** DATA RECORDS follows **

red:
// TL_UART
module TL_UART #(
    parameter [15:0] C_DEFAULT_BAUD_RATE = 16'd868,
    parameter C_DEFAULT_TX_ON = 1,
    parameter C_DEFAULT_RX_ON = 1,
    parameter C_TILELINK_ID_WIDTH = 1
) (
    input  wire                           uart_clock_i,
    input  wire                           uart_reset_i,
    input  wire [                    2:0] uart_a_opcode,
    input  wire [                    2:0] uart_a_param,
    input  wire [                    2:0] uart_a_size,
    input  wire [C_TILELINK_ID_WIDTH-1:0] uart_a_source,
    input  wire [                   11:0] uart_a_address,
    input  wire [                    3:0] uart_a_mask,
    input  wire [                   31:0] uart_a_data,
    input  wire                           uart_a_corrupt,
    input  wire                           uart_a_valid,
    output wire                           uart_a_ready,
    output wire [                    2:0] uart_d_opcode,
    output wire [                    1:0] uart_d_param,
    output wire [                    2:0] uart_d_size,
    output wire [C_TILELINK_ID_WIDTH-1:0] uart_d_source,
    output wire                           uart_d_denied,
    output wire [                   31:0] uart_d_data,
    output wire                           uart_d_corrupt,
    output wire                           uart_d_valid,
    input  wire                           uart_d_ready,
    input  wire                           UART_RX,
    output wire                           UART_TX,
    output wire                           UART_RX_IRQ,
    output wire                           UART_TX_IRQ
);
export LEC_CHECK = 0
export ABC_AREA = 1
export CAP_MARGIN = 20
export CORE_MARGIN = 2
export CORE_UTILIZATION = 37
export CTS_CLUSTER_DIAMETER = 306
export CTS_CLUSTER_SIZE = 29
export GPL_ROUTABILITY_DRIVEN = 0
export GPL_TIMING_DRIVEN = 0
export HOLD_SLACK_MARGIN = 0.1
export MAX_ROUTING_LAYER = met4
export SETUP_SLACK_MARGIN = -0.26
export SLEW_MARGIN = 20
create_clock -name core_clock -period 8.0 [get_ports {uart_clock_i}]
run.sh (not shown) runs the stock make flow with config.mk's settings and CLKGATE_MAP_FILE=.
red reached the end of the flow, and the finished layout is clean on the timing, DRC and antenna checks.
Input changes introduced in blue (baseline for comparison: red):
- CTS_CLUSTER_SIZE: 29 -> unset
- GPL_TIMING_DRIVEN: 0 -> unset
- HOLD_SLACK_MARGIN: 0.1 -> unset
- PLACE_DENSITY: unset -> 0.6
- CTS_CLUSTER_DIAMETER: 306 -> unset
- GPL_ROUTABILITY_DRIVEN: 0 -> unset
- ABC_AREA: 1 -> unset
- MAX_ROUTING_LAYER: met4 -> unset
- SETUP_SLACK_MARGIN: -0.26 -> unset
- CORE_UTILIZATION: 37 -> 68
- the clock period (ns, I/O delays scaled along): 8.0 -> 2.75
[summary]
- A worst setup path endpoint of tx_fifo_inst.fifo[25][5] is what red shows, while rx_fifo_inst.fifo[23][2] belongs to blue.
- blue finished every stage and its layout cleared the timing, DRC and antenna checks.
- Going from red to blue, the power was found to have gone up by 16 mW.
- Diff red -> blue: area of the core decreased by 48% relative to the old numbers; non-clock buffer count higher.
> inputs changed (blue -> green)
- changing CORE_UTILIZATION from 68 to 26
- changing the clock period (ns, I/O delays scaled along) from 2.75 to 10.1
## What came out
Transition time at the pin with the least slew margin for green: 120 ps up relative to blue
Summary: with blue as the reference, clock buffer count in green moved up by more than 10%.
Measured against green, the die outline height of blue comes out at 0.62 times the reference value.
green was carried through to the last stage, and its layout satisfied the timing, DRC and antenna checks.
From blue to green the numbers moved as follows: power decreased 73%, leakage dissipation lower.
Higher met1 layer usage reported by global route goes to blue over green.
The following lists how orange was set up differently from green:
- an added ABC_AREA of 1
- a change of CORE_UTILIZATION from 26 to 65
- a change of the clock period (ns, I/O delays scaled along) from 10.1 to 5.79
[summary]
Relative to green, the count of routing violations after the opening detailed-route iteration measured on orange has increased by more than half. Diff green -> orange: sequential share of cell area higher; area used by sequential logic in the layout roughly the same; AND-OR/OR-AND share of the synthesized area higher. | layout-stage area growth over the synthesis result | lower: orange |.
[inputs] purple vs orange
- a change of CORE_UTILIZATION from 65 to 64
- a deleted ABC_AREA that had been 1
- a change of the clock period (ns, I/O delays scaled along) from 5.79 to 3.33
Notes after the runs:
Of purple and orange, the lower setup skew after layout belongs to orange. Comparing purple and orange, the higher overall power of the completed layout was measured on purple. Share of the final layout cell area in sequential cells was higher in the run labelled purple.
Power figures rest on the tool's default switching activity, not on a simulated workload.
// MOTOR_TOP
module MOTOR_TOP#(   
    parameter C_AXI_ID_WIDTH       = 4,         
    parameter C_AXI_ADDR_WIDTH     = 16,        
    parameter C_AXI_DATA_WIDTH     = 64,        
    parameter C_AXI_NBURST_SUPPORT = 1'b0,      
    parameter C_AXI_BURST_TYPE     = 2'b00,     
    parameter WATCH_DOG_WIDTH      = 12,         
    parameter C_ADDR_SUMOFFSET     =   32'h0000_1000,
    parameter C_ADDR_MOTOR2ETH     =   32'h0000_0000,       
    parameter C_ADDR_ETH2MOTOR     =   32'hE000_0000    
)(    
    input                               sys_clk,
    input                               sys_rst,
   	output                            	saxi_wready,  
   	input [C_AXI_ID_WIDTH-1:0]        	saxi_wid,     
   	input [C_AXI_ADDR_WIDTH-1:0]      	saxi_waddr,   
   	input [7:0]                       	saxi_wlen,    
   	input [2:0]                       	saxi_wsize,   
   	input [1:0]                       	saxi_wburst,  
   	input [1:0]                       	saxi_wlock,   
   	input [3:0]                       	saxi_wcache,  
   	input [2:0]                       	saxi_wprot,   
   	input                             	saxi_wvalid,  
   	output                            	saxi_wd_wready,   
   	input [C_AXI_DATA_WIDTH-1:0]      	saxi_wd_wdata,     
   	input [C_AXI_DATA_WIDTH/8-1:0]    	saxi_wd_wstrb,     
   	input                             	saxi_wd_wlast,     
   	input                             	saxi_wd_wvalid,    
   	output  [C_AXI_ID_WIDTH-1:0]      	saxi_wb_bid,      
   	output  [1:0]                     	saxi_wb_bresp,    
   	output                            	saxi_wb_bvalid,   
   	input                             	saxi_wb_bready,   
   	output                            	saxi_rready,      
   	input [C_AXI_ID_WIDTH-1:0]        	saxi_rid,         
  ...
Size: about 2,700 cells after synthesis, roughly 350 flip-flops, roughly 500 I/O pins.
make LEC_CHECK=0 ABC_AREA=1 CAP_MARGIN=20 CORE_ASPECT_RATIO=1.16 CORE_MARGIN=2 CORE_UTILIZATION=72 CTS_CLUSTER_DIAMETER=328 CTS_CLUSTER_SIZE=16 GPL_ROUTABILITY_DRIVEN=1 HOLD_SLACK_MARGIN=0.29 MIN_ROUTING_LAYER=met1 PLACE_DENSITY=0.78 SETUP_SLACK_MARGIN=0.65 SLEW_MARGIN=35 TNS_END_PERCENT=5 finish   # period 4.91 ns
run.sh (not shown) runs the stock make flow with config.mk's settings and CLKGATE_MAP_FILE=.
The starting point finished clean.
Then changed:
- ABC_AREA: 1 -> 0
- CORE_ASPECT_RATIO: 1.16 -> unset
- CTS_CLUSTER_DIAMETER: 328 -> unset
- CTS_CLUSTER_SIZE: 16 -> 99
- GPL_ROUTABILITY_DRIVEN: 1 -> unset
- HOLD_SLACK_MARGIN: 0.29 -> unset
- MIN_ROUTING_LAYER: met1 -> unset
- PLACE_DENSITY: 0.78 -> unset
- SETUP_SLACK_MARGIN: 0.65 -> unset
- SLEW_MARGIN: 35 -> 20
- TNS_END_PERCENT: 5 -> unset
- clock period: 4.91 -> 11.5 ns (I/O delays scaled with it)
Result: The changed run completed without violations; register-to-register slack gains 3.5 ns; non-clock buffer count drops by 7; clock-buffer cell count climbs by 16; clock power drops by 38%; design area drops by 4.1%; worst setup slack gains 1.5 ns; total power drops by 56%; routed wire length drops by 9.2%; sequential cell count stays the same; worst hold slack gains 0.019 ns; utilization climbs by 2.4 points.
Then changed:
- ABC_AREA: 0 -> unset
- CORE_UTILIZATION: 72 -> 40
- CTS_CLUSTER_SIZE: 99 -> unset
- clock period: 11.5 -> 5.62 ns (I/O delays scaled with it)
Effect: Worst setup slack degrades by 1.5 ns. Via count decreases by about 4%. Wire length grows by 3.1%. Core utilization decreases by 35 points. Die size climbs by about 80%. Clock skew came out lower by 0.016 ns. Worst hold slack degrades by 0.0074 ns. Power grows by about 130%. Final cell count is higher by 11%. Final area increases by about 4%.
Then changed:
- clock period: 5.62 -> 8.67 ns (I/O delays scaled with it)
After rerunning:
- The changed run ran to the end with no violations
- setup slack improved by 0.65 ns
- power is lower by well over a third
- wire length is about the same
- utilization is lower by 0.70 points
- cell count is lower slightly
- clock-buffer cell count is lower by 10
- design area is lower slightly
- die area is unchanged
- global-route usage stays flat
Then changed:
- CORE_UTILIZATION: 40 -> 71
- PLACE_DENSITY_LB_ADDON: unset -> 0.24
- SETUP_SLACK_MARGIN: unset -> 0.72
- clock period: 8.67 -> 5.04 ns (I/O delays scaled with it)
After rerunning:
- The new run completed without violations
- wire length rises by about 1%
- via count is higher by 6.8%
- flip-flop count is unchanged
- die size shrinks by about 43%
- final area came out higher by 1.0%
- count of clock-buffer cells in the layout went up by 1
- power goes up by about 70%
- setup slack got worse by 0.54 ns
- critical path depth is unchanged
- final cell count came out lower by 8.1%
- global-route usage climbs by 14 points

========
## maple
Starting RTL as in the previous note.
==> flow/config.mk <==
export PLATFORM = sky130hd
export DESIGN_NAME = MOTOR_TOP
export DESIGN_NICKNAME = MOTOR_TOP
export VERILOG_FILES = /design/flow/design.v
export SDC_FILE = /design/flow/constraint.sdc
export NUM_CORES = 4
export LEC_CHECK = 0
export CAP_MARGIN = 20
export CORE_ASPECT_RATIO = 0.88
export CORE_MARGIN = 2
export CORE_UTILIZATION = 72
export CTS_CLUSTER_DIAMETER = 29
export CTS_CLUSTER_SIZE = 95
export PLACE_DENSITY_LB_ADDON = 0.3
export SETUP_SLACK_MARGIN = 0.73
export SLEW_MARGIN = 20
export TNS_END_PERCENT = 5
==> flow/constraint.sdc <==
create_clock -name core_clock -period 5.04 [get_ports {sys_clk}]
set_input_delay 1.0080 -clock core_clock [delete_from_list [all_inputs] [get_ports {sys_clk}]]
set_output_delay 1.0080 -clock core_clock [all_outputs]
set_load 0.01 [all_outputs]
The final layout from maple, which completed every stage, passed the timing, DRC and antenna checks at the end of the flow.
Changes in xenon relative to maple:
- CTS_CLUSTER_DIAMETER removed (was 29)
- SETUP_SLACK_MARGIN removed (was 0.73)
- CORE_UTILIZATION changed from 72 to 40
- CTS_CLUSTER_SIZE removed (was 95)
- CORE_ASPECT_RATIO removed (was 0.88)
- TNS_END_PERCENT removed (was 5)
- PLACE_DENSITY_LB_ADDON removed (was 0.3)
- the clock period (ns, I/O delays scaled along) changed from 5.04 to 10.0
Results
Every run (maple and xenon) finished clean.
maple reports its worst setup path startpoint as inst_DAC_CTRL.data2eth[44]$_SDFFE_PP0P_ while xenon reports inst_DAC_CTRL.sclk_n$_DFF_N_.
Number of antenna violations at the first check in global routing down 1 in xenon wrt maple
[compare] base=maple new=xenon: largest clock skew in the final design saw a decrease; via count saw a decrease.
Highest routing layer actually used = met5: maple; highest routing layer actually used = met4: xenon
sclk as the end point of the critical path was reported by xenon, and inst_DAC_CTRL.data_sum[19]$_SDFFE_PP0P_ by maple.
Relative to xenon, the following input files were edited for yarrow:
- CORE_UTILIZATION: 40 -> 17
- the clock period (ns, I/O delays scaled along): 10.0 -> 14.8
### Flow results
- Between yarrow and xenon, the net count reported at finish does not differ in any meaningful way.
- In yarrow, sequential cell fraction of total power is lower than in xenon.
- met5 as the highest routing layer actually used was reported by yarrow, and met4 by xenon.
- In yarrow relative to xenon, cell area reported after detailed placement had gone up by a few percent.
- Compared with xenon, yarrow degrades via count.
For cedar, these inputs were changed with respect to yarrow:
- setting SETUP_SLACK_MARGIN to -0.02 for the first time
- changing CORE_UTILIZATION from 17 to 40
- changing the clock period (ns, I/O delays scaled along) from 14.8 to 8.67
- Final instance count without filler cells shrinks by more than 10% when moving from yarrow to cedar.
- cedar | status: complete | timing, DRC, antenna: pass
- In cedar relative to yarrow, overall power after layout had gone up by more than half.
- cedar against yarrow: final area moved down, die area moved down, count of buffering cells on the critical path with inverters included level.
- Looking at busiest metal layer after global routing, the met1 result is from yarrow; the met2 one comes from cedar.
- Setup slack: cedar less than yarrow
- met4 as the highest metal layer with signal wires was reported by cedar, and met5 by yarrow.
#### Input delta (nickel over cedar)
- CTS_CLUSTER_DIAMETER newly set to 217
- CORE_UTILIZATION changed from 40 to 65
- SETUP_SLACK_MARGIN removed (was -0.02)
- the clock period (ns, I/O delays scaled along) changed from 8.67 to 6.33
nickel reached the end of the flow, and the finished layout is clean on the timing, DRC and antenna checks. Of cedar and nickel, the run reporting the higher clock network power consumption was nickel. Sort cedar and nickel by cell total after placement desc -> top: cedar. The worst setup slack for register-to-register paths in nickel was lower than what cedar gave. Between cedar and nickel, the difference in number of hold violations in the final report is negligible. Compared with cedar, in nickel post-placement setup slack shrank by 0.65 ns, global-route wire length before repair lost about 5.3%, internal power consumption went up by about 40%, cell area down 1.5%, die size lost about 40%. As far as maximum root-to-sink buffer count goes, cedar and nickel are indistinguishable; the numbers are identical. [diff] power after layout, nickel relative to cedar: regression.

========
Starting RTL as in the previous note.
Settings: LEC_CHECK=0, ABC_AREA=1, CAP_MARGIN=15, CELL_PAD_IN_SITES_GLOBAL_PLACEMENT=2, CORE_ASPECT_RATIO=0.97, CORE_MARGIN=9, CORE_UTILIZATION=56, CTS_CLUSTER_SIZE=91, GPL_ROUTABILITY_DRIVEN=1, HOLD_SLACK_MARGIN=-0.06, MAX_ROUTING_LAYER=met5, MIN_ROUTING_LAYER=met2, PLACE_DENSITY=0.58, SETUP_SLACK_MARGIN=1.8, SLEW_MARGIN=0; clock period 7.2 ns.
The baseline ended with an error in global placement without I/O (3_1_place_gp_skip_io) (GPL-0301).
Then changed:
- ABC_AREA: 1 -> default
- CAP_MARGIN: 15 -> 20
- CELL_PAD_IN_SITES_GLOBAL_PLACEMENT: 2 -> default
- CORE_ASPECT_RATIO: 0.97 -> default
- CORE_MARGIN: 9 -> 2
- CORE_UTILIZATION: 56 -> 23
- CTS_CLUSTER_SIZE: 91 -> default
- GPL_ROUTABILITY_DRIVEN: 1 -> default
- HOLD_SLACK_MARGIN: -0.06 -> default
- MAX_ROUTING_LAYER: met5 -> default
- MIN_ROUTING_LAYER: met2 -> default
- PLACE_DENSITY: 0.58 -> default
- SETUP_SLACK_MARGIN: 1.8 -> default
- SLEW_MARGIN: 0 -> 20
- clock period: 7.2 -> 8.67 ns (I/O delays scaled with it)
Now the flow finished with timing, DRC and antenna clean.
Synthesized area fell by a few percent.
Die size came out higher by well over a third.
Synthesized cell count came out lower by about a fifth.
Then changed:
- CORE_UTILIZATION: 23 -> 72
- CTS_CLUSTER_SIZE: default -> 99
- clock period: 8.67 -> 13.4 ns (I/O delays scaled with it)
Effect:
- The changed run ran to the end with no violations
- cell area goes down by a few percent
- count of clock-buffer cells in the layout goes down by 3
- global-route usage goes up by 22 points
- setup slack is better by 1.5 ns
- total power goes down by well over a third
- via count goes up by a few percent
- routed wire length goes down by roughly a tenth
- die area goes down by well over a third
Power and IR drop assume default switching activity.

** End of DATA RECORDS **

--- TASK ---
All lines from the opening of the records through the line where "red reached the" occurs are to be output verbatim. No other line belongs in the answer.

--- ANSWER SECTION ---
red:
// TL_UART
module TL_UART #(
    parameter [15:0] C_DEFAULT_BAUD_RATE = 16'd868,
    parameter C_DEFAULT_TX_ON = 1,
    parameter C_DEFAULT_RX_ON = 1,
    parameter C_TILELINK_ID_WIDTH = 1
) (
    input  wire                           uart_clock_i,
    input  wire                           uart_reset_i,
    input  wire [                    2:0] uart_a_opcode,
    input  wire [                    2:0] uart_a_param,
    input  wire [                    2:0] uart_a_size,
    input  wire [C_TILELINK_ID_WIDTH-1:0] uart_a_source,
    input  wire [                   11:0] uart_a_address,
    input  wire [                    3:0] uart_a_mask,
    input  wire [                   31:0] uart_a_data,
    input  wire                           uart_a_corrupt,
    input  wire                           uart_a_valid,
    output wire                           uart_a_ready,
    output wire [                    2:0] uart_d_opcode,
    output wire [                    1:0] uart_d_param,
    output wire [                    2:0] uart_d_size,
    output wire [C_TILELINK_ID_WIDTH-1:0] uart_d_source,
    output wire                           uart_d_denied,
    output wire [                   31:0] uart_d_data,
    output wire                           uart_d_corrupt,
    output wire                           uart_d_valid,
    input  wire                           uart_d_ready,
    input  wire                           UART_RX,
    output wire                           UART_TX,
    output wire                           UART_RX_IRQ,
    output wire                           UART_TX_IRQ
);
export LEC_CHECK = 0
export ABC_AREA = 1
export CAP_MARGIN = 20
export CORE_MARGIN = 2
export CORE_UTILIZATION = 37
export CTS_CLUSTER_DIAMETER = 306
export CTS_CLUSTER_SIZE = 29
export GPL_ROUTABILITY_DRIVEN = 0
export GPL_TIMING_DRIVEN = 0
export HOLD_SLACK_MARGIN = 0.1
export MAX_ROUTING_LAYER = met4
export SETUP_SLACK_MARGIN = -0.26
export SLEW_MARGIN = 20
create_clock -name core_clock -period 8.0 [get_ports {uart_clock_i}]
run.sh (not shown) runs the stock make flow with config.mk's settings and CLKGATE_MAP_FILE=.
red reached the end of the flow, and the finished layout is clean on the timing, DRC and antenna checks.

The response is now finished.